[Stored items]
┌────────
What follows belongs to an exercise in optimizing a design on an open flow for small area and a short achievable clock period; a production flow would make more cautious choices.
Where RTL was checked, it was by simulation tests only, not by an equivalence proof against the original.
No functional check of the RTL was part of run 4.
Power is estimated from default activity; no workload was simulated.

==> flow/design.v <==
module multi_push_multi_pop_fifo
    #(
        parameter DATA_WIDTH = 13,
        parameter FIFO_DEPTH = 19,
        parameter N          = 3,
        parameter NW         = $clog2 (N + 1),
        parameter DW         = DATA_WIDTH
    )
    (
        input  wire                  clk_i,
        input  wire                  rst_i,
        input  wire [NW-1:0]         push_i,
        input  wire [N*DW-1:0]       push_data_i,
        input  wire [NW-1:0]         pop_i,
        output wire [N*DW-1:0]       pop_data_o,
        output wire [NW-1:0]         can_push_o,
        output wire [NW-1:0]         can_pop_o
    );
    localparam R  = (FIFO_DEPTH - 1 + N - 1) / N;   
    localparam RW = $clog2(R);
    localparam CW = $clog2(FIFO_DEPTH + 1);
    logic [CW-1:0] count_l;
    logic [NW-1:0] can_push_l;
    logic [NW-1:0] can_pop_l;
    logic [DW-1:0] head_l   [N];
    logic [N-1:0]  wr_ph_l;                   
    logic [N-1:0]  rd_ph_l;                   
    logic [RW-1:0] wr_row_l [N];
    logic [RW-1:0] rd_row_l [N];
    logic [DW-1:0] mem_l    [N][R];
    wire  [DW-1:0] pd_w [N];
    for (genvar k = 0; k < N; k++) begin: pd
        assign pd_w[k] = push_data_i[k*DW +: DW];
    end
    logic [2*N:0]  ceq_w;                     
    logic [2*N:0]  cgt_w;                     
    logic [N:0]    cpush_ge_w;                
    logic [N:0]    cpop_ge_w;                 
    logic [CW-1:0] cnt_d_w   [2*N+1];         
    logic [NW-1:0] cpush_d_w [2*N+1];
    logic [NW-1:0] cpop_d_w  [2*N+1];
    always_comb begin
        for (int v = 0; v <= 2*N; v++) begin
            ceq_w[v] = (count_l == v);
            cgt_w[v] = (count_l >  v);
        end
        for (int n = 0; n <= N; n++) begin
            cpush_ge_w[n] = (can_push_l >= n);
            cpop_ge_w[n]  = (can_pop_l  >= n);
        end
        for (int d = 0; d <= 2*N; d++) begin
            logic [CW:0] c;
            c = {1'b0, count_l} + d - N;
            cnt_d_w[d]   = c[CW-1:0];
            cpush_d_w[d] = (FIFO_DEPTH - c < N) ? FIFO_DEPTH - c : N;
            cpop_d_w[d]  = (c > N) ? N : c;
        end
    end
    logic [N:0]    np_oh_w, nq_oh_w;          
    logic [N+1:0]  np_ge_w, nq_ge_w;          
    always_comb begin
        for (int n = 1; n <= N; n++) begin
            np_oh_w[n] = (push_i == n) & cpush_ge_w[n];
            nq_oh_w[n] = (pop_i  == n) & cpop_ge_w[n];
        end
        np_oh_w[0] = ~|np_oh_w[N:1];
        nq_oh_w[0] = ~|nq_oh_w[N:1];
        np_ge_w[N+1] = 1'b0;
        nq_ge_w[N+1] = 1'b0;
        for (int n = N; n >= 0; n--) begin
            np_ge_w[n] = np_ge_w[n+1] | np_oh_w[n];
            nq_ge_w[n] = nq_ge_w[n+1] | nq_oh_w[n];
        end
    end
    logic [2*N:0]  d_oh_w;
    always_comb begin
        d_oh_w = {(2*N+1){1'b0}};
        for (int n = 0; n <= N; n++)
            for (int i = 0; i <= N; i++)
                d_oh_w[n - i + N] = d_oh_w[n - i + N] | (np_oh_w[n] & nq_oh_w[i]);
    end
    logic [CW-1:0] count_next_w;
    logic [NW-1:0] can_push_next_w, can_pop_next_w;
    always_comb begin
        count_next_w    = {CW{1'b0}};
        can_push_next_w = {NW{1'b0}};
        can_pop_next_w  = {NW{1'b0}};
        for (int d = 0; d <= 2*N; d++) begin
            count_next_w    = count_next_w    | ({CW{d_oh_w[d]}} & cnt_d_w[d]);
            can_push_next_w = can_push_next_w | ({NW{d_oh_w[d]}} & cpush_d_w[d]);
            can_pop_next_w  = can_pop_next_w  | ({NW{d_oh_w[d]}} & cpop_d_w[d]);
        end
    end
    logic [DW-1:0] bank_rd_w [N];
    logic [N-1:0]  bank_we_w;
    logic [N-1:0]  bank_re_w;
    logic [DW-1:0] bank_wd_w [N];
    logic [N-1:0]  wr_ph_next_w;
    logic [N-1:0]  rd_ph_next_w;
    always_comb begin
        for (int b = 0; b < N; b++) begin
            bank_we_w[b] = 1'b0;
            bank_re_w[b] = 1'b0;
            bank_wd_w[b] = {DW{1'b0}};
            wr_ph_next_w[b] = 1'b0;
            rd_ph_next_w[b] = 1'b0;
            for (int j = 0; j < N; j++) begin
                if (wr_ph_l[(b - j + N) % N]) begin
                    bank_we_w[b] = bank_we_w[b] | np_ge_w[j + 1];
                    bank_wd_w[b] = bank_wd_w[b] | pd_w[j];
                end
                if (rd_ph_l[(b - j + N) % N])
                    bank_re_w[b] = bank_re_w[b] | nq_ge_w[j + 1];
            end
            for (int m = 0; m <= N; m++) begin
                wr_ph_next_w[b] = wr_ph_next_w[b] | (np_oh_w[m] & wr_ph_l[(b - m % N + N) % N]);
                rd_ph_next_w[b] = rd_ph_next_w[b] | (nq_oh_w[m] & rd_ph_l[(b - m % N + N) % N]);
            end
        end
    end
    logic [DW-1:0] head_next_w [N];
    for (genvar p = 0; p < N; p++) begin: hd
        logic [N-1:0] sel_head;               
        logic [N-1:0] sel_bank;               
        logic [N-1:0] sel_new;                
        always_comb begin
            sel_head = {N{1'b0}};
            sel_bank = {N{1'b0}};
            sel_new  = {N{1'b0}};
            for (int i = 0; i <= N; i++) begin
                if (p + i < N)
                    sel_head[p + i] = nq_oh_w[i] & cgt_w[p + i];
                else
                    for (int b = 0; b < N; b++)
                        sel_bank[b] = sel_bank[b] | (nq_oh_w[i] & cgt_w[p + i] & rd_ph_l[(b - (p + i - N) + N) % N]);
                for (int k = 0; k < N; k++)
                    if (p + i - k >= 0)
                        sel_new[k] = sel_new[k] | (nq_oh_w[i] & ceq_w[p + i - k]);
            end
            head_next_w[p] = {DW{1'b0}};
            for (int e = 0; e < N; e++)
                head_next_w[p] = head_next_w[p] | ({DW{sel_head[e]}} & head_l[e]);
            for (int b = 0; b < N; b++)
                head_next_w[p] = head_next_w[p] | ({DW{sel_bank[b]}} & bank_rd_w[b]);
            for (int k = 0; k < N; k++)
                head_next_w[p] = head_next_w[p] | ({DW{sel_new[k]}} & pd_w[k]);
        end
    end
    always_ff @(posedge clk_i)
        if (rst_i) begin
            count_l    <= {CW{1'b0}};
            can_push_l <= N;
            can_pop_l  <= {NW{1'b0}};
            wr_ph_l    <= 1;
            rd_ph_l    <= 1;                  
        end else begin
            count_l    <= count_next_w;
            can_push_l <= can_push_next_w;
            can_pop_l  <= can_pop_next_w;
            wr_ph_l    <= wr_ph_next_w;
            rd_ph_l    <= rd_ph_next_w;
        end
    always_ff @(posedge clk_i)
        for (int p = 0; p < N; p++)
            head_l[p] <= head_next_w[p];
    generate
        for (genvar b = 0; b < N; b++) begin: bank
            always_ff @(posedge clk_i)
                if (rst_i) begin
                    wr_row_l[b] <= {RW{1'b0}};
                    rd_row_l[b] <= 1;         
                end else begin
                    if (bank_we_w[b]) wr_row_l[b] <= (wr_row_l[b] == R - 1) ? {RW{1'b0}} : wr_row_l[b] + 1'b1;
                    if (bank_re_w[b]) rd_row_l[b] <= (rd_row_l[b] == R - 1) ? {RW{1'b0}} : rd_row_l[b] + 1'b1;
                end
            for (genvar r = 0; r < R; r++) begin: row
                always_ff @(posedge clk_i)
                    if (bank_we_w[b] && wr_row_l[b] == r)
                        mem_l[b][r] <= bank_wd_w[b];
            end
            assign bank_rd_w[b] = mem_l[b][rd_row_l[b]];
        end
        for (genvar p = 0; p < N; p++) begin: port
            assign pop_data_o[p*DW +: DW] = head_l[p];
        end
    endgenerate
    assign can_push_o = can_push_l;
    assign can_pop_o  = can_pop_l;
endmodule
└────────
Exercise instructions:
Give back, word for word, the lines from the one with "assign pop_data_o[p*DW +: DW]" through the last line of the entries, both included, and no other line.

Solution:
            assign pop_data_o[p*DW +: DW] = head_l[p];
        end
    endgenerate
    assign can_push_o = can_push_l;
    assign can_pop_o  = can_pop_l;
endmodule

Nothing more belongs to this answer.